No han sido ni las cervezas ni las provisiones desmedidas de papel higiénico las que nos han ayudado a sobrellevar las largas horas de confinamiento coronavírico, han sido los memes, esas dosis de humor disruptivas. Se han convertido, semana tras semana, en los mejores cortafuegos en la gestión del estrés y del miedo.
Thanatos y Eros son los motores del mundo, los que dan el sentido último a nuestra vida. Es muy posible que la risa, un elemento consustancial al ser humano, aflorase en el preciso instante en el que el Homo sapiens descubrió que era finito.
En términos evolutivos, la risa surgió hace entre cuatro y dos millones de años a partir de groseros e incontrolables jadeos que nuestros antepasados emitían mientras jugaban. Más adelante fueron capaces de modular a voluntad el sistema motor facial y, desde entonces, la risa se ha convertido en un analgésico cultural.

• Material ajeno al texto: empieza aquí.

What follows belongs to an exercise in optimizing a design on an open flow for small area, a short achievable clock period and few clock cycles; a production flow would make more cautious choices. Where RTL was checked, it was by simulation tests only, not by an equivalence proof against the original. For run 1, only the layout was checked, not whether the RTL still works. Power is estimated from default activity; no workload was simulated.

--- design.v ---
`timescale 1ns/1ns
module equity_regs
(
	input  logic                        clock,
	input  logic                        rst_n,
	input  logic                        awvalid,
	output logic                        awready,
	input  logic [5-1:0]          awaddr,
	input  logic                        wvalid,
	output logic                        wready,
	input  logic [32-1:0]          wdata,
	output logic                        bvalid,
	input  logic                        bready,
	output logic [1:0]                  bresp,
	input  logic                        arvalid,
	output logic                        arready,
	input  logic [5-1:0]          araddr,
	output logic                        rvalid,
	input  logic                        rready,
	output logic [32-1:0]          rdata,
	output logic [1:0]                  rresp,
	input  logic                        fin,        
	input  logic                        fin_bad,    
	input  logic [10-1:0]           win_count,
	input  logic [10-1:0]           nl_count,   
	output logic                        go,         
	output logic                        err,        
	output logic [32-1:0]          hole_word,
	output logic [32-1:0]          flop_word
);
	localparam logic [1:0] RESP_OKAY   = 2'b00;
	localparam logic [1:0] RESP_SLVERR = 2'b10;
	localparam logic [2:0] IDX_CTRL   = 3'(5'h00 >> 2);
	localparam logic [2:0] IDX_STATUS = 3'(5'h04 >> 2);
	localparam logic [2:0] IDX_HOLE   = 3'(5'h08 >> 2);
	localparam logic [2:0] IDX_FLOP   = 3'(5'h0C >> 2);
	localparam logic [2:0] IDX_WIN    = 3'(5'h10 >> 2);
	localparam logic [2:0] IDX_TIE    = 3'(5'h14 >> 2);
	localparam logic [2:0] IDX_LOSS   = 3'(5'h18 >> 2);
	localparam logic [2:0] IDX_BOARDS = 3'(5'h1C >> 2);
	logic [32-1:0] hole_q;
	logic [32-1:0] flop_q;
	logic               busy;
	logic               done_flag;
	logic               err_flag;
	logic               wr_hs;  
	logic               wr_ok;
	logic               rd_hs;
	logic               rd_ok;
	logic [2:0]         wr_idx;
	logic [2:0]         rd_idx;
	logic [32-1:0] rd_word;
	logic [10-1:0]  tie_count;
	logic [10-1:0]  loss_count;
	logic [10-1:0]  board_count;
	assign awready = !bvalid;  
	assign wready  = !bvalid;
	assign arready = !rvalid;  
	assign wr_hs   = awvalid && wvalid && !bvalid;
	assign rd_hs   = arvalid && !rvalid;
	assign wr_idx = awaddr[5-1:2];
	assign rd_idx = araddr[5-1:2];
	assign rd_ok  = araddr[1:0] == 2'b00;  
	assign wr_ok = awaddr[1:0] == 2'b00 && !busy
		&& (wr_idx == IDX_CTRL || wr_idx == IDX_HOLE || wr_idx == IDX_FLOP);
	assign go    = wr_hs && wr_ok && wr_idx == IDX_CTRL && wdata[0];
	assign hole_word = hole_q;
	assign flop_word = flop_q;
	assign err       = err_flag;
	always_ff @(posedge clock)
	begin
		if (!rst_n)
		begin
			bvalid    <= 1'b0;
			rvalid    <= 1'b0;
			busy      <= 1'b0;
			done_flag <= 1'b0;
			err_flag  <= 1'b0;
		end
		else
		begin
			if (wr_hs)
				bvalid <= 1'b1;
			else if (bready)
				bvalid <= 1'b0;
			if (rd_hs)
				rvalid <= 1'b1;
			else if (rready)
				rvalid <= 1'b0;
			if (go)
			begin
				busy      <= 1'b1;
				done_flag <= 1'b0;
				err_flag  <= 1'b0;
			end
			else if (fin)
			begin
				busy      <= 1'b0;
				done_flag <= 1'b1;
				err_flag  <= fin_bad;
			end
		end
	end
	always_ff @(posedge clock)
	begin
		if (wr_hs)
			bresp <= wr_ok ? RESP_OKAY : RESP_SLVERR;
		if (wr_hs && wr_ok && wr_idx == IDX_HOLE)
			hole_q <= wdata;
		if (wr_hs && wr_ok && wr_idx == IDX_FLOP)
			flop_q <= wdata;
		if (rd_hs)
		begin
			rdata <= rd_word;
			rresp <= rd_ok ? RESP_OKAY : RESP_SLVERR;
		end
	end
	assign tie_count   = nl_count - win_count;
	assign loss_count  = err_flag ? '0 : 10'(990) - nl_count;
	assign board_count = err_flag ? '0 : 10'(990);
	always_comb
	begin
		rd_word = '0;
		if (rd_ok)
			case (rd_idx)
				IDX_STATUS: rd_word = 32'({err_flag, done_flag, busy});
				IDX_HOLE:   rd_word = hole_q;
				IDX_FLOP:   rd_word = flop_q;
				IDX_WIN:    rd_word = 32'(win_count);
				IDX_TIE:    rd_word = 32'(tie_count);
				IDX_LOSS:   rd_word = 32'(loss_count);
				IDX_BOARDS: rd_word = 32'(board_count);
				default:    rd_word = '0;
			endcase
	end
endmodule
From an optimization exercise on the open Yosys and OpenROAD flow, aimed at small area; shortcuts taken in it are not production practice. The RTL was checked by simulation tests, not by an equivalence proof against the original design.

==> flow/design.v <==
module clefia_gfn4_round
(
    input  logic [127:0] t_i,
    input  logic [31:0]  rk0_i,
    input  logic [31:0]  rk1_i,
    output logic [127:0] t_c_o
);
    localparam logic [63:0] SS0 = 64'he6ca872fb14059d3;
    localparam logic [63:0] SS1 = 64'h640d2ba39cef8751;
    localparam logic [63:0] SS2 = 64'hb85ea64cf72310d9;
    localparam logic [63:0] SS3 = 64'ha26d345e0789bfc1;
    function automatic logic [3:0] gf4_x2(input logic [3:0] a);
        gf4_x2 = {a[2:0], 1'b0} ^ (a[3] ? 4'h3 : 4'h0);
    endfunction
    function automatic logic [7:0] sbox0(input logic [7:0] x);
        logic [3:0] t0, t1, u0, u1;
        logic [3:0] i0, i1, i2, i3;
        i0 = ~x[7:4];
        i1 = ~x[3:0];
        t0 = SS0[4*i0 +: 4];
        t1 = SS1[4*i1 +: 4];
        u0 = t0 ^ gf4_x2(t1);
        u1 = gf4_x2(t0) ^ t1;
        i2 = ~u0;
        i3 = ~u1;
        sbox0 = {SS2[4*i2 +: 4], SS3[4*i3 +: 4]};
    endfunction
    logic [31:0] t0, t1, t2, t3;
    logic [31:0] x0, x2;       
    logic [31:0] y0, y2;       
    logic [31:0] f0, f2;       
    assign {t0, t1, t2, t3} = t_i;
    assign x0 = rk0_i ^ t0;
    assign x2 = rk1_i ^ t2;
    assign y0[31:24] = sbox0(x0[31:24]);
    clefia_s1 u_s1_01 (.x(x0[23:16]), .y(y0[23:16]));
    assign y0[15:8] = sbox0(x0[15:8]);
    clefia_s1 u_s1_03 (.x(x0[7:0]), .y(y0[7:0]));
    clefia_m0 u_m0 (.y(y0), .f(f0));
    clefia_s1 u_s1_10 (.x(x2[31:24]), .y(y2[31:24]));
    assign y2[23:16] = sbox0(x2[23:16]);
    clefia_s1 u_s1_12 (.x(x2[15:8]), .y(y2[15:8]));
    assign y2[7:0] = sbox0(x2[7:0]);
    clefia_m1 u_m1 (.y(y2), .f(f2));
    assign t_c_o = {t1 ^ f0, t2, t3 ^ f2, t0};
endmodule
Source: an optimization exercise on an open RTL-to-GDS flow (aim: small area, a short achievable clock period and few clock cycles per item). Production flows keep margins and buffers that such runs may drop.
Only simulation tests tie the RTL to the original design; equivalence was not proved.

===== run.sh =====
#!/bin/bash
# synth_recipe.tcl (not shown) runs the flow's synth.tcl, then flattens the netlist and writes it again
# the make line also repeats each setting of config.mk as NAME=value (left out here)
make -C /OpenROAD-flow-scripts/flow DESIGN_CONFIG=/design/flow/config.mk WORK_HOME=/design/flow/orfs CLKGATE_MAP_FILE= SYNTH_SCRIPT=/design/flow/synth_recipe.tcl finish

===== config.mk =====
export PLATFORM = sky130hd
export DESIGN_NAME = stft_magnitude_spectrogram
export DESIGN_NICKNAME = stft_magnitude_spectrogram
export VERILOG_FILES = /design/flow/design.v
export SDC_FILE = /design/flow/constraint.sdc
export NUM_CORES = 4
export LEC_CHECK = 0
export CAP_MARGIN = 20
export CELL_PAD_IN_SITES_DETAIL_PLACEMENT = 1
export CORE_MARGIN = 2
export CORE_UTILIZATION = 20
export PLACE_DENSITY = 0.3
export SLEW_MARGIN = 20

===== constraint.sdc =====
create_clock -name core_clock -period 15.0 [get_ports {clock}]
set_input_delay 3.0000 -clock core_clock [delete_from_list [all_inputs] [get_ports {clock}]]
set_output_delay 3.0000 -clock core_clock [all_outputs]
set_load 0.01 [all_outputs]

===== design.v =====
package stft_pkg;
   localparam int FRAME_DEFAULT = 64;
   localparam int SAMPLE_W      = 16;
   localparam int BIN_W         = 6;
   localparam int MAG_W         = 16;
   localparam int FIDX_W        = 16;
   localparam int HOP_W         = 7;
   localparam int CPX_W         = 24;
   localparam logic [HOP_W-1:0] HOP_RESET = 7'd16;
   typedef struct packed {
      logic signed [CPX_W-1:0] re;
      logic signed [CPX_W-1:0] im;
   } cplx_type;
   function automatic logic [16:0] win_val(input logic [5:0] i);
      case (i)
         6'd0: win_val = 17'd0;
         6'd1: win_val = 17'd81;
         6'd2: win_val = 17'd325;
         6'd3: win_val = 17'd728;
         6'd4: win_val = 17'd1287;
         6'd5: win_val = 17'd1995;
         6'd6: win_val = 17'd2847;
         6'd7: win_val = 17'd3833;
         6'd8: win_val = 17'd4944;
         6'd9: win_val = 17'd6169;
         6'd10: win_val = 17'd7495;
         6'd11: win_val = 17'd8909;
         6'd12: win_val = 17'd10398;
         6'd13: win_val = 17'd11947;
         6'd14: win_val = 17'd13539;
         6'd15: win_val = 17'd15160;
         6'd16: win_val = 17'd16792;
         6'd17: win_val = 17'd18421;
         6'd18: win_val = 17'd20030;
         6'd19: win_val = 17'd21602;
         6'd20: win_val = 17'd23123;
         6'd21: win_val = 17'd24576;
         6'd22: win_val = 17'd25948;
         6'd23: win_val = 17'd27225;
         6'd24: win_val = 17'd28394;
         6'd25: win_val = 17'd29444;
         6'd26: win_val = 17'd30364;
         6'd27: win_val = 17'd31145;
         6'd28: win_val = 17'd31780;
         6'd29: win_val = 17'd32261;
         6'd30: win_val = 17'd32585;
         6'd31: win_val = 17'd32748;
         6'd32: win_val = 17'd32748;
         6'd33: win_val = 17'd32585;
         6'd34: win_val = 17'd32261;
         6'd35: win_val = 17'd31780;
         6'd36: win_val = 17'd31145;
         6'd37: win_val = 17'd30364;
         6'd38: win_val = 17'd29444;
         6'd39: win_val = 17'd28394;
         6'd40: win_val = 17'd27225;
         6'd41: win_val = 17'd25948;
         6'd42: win_val = 17'd24576;
         6'd43: win_val = 17'd23123;
         6'd44: win_val = 17'd21602;
         6'd45: win_val = 17'd20030;
         6'd46: win_val = 17'd18421;
         6'd47: win_val = 17'd16792;
         6'd48: win_val = 17'd15160;
         6'd49: win_val = 17'd13539;
         6'd50: win_val = 17'd11947;
         6'd51: win_val = 17'd10398;
         6'd52: win_val = 17'd8909;
         6'd53: win_val = 17'd7495;
         6'd54: win_val = 17'd6169;
         6'd55: win_val = 17'd4944;
         6'd56: win_val = 17'd3833;
         6'd57: win_val = 17'd2847;
         6'd58: win_val = 17'd1995;
         6'd59: win_val = 17'd1287;
         6'd60: win_val = 17'd728;
         6'd61: win_val = 17'd325;
         6'd62: win_val = 17'd81;
         6'd63: win_val = 17'd0;
         default: win_val = 17'd0;
      endcase
   endfunction
   function automatic logic signed [15:0] cos_val(input logic [4:0] i);
      case (i)
         5'd0: cos_val = 16'd32767;
         5'd1: cos_val = 16'd32610;
         5'd2: cos_val = 16'd32138;
         5'd3: cos_val = 16'd31357;
         5'd4: cos_val = 16'd30274;
         5'd5: cos_val = 16'd28899;
         5'd6: cos_val = 16'd27246;
         5'd7: cos_val = 16'd25330;
         5'd8: cos_val = 16'd23170;
         5'd9: cos_val = 16'd20788;
         5'd10: cos_val = 16'd18205;
         5'd11: cos_val = 16'd15447;
         5'd12: cos_val = 16'd12540;
         5'd13: cos_val = 16'd9512;
         5'd14: cos_val = 16'd6393;
         5'd15: cos_val = 16'd3212;
         5'd16: cos_val = 16'd0;
         5'd17: cos_val = 16'd62324;
         5'd18: cos_val = 16'd59143;
         5'd19: cos_val = 16'd56024;
         5'd20: cos_val = 16'd52996;
         5'd21: cos_val = 16'd50089;
         5'd22: cos_val = 16'd47331;
         5'd23: cos_val = 16'd44748;
         5'd24: cos_val = 16'd42366;
         5'd25: cos_val = 16'd40206;
         5'd26: cos_val = 16'd38290;
         5'd27: cos_val = 16'd36637;
         5'd28: cos_val = 16'd35262;
         5'd29: cos_val = 16'd34179;
         5'd30: cos_val = 16'd33398;
         5'd31: cos_val = 16'd32926;
         default: cos_val = 16'd0;
      endcase
   endfunction
   function automatic logic signed [15:0] sin_val(input logic [4:0] i);
      case (i)
         5'd0: sin_val = 16'd0;
         5'd1: sin_val = 16'd3212;
         5'd2: sin_val = 16'd6393;
         5'd3: sin_val = 16'd9512;
         5'd4: sin_val = 16'd12540;
         5'd5: sin_val = 16'd15447;
         5'd6: sin_val = 16'd18205;
         5'd7: sin_val = 16'd20788;
         5'd8: sin_val = 16'd23170;
         5'd9: sin_val = 16'd25330;
         5'd10: sin_val = 16'd27246;
         5'd11: sin_val = 16'd28899;
         5'd12: sin_val = 16'd30274;
         5'd13: sin_val = 16'd31357;
         5'd14: sin_val = 16'd32138;
         5'd15: sin_val = 16'd32610;
         5'd16: sin_val = 16'd32767;
         5'd17: sin_val = 16'd32610;
         5'd18: sin_val = 16'd32138;
         5'd19: sin_val = 16'd31357;
         5'd20: sin_val = 16'd30274;
         5'd21: sin_val = 16'd28899;
         5'd22: sin_val = 16'd27246;
         5'd23: sin_val = 16'd25330;
         5'd24: sin_val = 16'd23170;
         5'd25: sin_val = 16'd20788;
         5'd26: sin_val = 16'd18205;
         5'd27: sin_val = 16'd15447;
         5'd28: sin_val = 16'd12540;
         5'd29: sin_val = 16'd9512;
         5'd30: sin_val = 16'd6393;
         5'd31: sin_val = 16'd3212;
         default: sin_val = 16'd0;
      endcase
   endfunction
endpackage
module stft_ram #(
   parameter int WIDTH = 16,
   parameter int DEPTH = 64
) (
   input  logic                     clock,
   input  logic                     wr_en,
   input  logic [$clog2(DEPTH)-1:0] wr_addr,
   input  logic [WIDTH-1:0]         wr_data,
   input  logic [$clog2(DEPTH)-1:0] rd_addr,
   output logic [WIDTH-1:0]         rd_data
);
   logic [WIDTH-1:0] mem_ff [DEPTH];
   logic [WIDTH-1:0] rd_data_ff;
   always_ff @(posedge clock) begin
      if (wr_en) mem_ff[wr_addr] <= wr_data;
      rd_data_ff <= mem_ff[rd_addr];
   end
   assign rd_data = rd_data_ff;
endmodule
module stft_sdf #(
   parameter int D     = 2,
   parameter bit AREAL = 1'b0
) (
   input  logic               clock,
   input  logic               reset,
   input  logic               en,
   input  logic               in_v,
   input  logic [4:0]         in_t,
   input  logic               ph_b,
   input  logic [31:0]        u,
   input  logic signed [16:0] tr,
   input  logic signed [16:0] ti,
   input  logic               zr,
   input  logic               zi,
   output logic [31:0]        o,
   output logic               o_v,
   output logic [4:0]         o_t
);
   logic [D*32-1:0] dl;
   logic [D-1:0]    dv;
   logic [D*5-1:0]  dt;
   logic signed [15:0] a_re;
   logic signed [15:0] a_im;
   logic signed [17:0] sa_re;
   logic signed [17:0] sa_im;
   logic signed [17:0] sb_re;
   logic signed [17:0] sb_im;
   logic [31:0]        dl_in;
   logic [31:0]        out;
   always_comb begin
      a_re  = dl[D*32-1 -: 16];
      a_im  = AREAL ? 16'sd0 : dl[D*32-17 -: 16];
      sa_re = 18'(a_re) + 18'(tr) + 18'sd1;
      sa_im = 18'(a_im) + 18'(ti) + 18'sd1;
      sb_re = 18'(a_re) - 18'(tr) + 18'({17'd0, zr});
      sb_im = 18'(a_im) - 18'(ti) + 18'({17'd0, zi});
      dl_in = ph_b ? {sb_re[16:1], sb_im[16:1]} : u;
      out   = ph_b ? {sa_re[16:1], sa_im[16:1]} : dl[D*32-1 -: 32];
   end
   if (D == 1) begin : g_d1
      always_ff @(posedge clock) begin
         if (en) begin
            dl <= dl_in;
            dt <= in_t;
         end
      end
      always_ff @(posedge clock) begin
         if (reset)   dv <= '0;
         else if (en) dv <= in_v;
      end
   end else begin : g_dn
      always_ff @(posedge clock) begin
         if (en) begin
            dl <= {dl[(D-1)*32-1:0], dl_in};
            dt <= {dt[(D-1)*5-1:0], in_t};
         end
      end
      always_ff @(posedge clock) begin
         if (reset)   dv <= '0;
         else if (en) dv <= {dv[D-2:0], in_v};
      end
   end
   always_ff @(posedge clock) begin
      if (en) begin
         o   <= out;
         o_t <= dt[D*5-1 -: 5];
      end
   end
   always_ff @(posedge clock) begin
      if (reset)   o_v <= 1'b0;
      else if (en) o_v <= dv[D-1];
   end
endmodule
module stft_rot #(
   parameter int S = 3
) (
   input  logic        clock,
   input  logic        reset,
   input  logic        en,
   input  logic        in_v,
   input  logic [4:0]  in_t,
   input  logic [31:0] in_d,
   output logic        m_v,
   output logic [4:0]  m_t,
   output logic        m_b,
   output logic [35:0] m_d
);
   logic [4:0]         widx;
   logic signed [15:0] c;
   logic signed [15:0] s;
   logic signed [15:0] re;
   logic signed [15:0] im;
   logic signed [32:0] t_r;
   logic signed [32:0] t_i;
   logic signed [32:0] p_rc, p_is, p_ic, p_rs;
   logic               ph;
   always_comb begin
      widx = 5'((in_t & 5'((1 << S) - 1)) << (5 - S));
      c    = stft_pkg::cos_val(widx);
      s    = stft_pkg::sin_val(widx);
      re   = in_d[31:16];
      im   = in_d[15:0];
      p_rc = re * c;
      p_is = im * s;
      p_ic = im * c;
      p_rs = re * s;
      t_r  = p_rc + p_is;
      t_i  = p_ic - p_rs;
      ph   = in_v && in_t[S];
   end
   always_ff @(posedge clock) begin
      if (en) begin
         m_t <= in_t;
         m_b <= ph;
         if (ph) m_d <= {t_r[31:15], (t_r[14:0] == 15'd0), t_i[31:15], (t_i[14:0] == 15'd0)};
         else    m_d <= {in_d, 4'd0};
      end
   end
   always_ff @(posedge clock) begin
      if (reset)   m_v <= 1'b0;
      else if (en) m_v <= in_v;
   end
endmodule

Pero, no nos engañemos, la risa también tiene sus detractores, que consideran al humor en general, y a la risa en particular, como una forma de frivolizar los problemas, un elemento que, lejos de sublimar el horror, banaliza los dramas humanos.
Platón veía en el hábito de reírse una manifestación de la arrogancia, muchas veces injustificada. Para este filósofo griego, habría que prohibir reírse a los guardianes de la República.
Una visión muy diferente fue la que tuvo Immanuel Kant, que entendía a la risa como un símbolo de agudeza e inteligencia, el vínculo indisoluble que une el cuerpo con el alma. Para él, no nos reímos de alguien, sino con alguien.
El humor es un mecanismo irreverente que nos ayuda a enfrentarnos a la angustia, al dolor y a la incertidumbre, una triada que gobierna nuestro estado de ánimo en estos días. A lo largo del confinamiento una ingente cantidad de memes han inundado los grupos de WhatsApp mientras nos arrellanábamos en nuestra poltrona, un hecho que es digno de estudio o, al menos, de reflexión.
En el año 2013 un psicólogo estadounidense analizó el tiempo que tiene que transcurrir para que una catástrofe sea objeto de chiste. Observó que las bromas nos empiezan a hacer gracia a partir de la segunda semana y que el momento de mayor productividad se produce en torno al trigésimo sexto día. Sin duda alguna, la COVID-19 ha roto todas las estadísticas.
El 24 de febrero de 2020 se creó la cuenta @Coronavid19 y sus tweets pronto se hicieron virales dejando una larga estela de “me gusta” a lo largo del universo virtual. Mensajes sarcásticos como “Esta semana estaré en Tenerife firmando bajas” o “Anulo eventos por encargo” nos han provocado sonrisas, a pesar de las desoladoras cifras a las que nos enfrentábamos informativo tras informativo.
Los memes, esa dosis de humor corrosivo y apocalíptico, han sido el antídoto para hacer frente a las malas noticias, el mejor bálsamo para el alma. Una armadura invisible, un bastión de resistencia, que nos ha protegido de las sombras más lúgubres de los noticiarios.
Día a día asistimos a una frenética competición para crear la ocurrencia más original, y cuando parece que es imposible innovar con algo nuevo, decenas de memes cobran vida en las redes y diseccionan la realidad de forma minimalista. Son las mejores muestras de creatividad, estrategias narrativas en forma de microrrelatos.
Ya lo decía Sigmund Freud, el humor es una forma de estar en el mundo. Seguro que si el austriaco hubiera estado confinado con nosotros habría disfrutado con estos festivales cáusticos.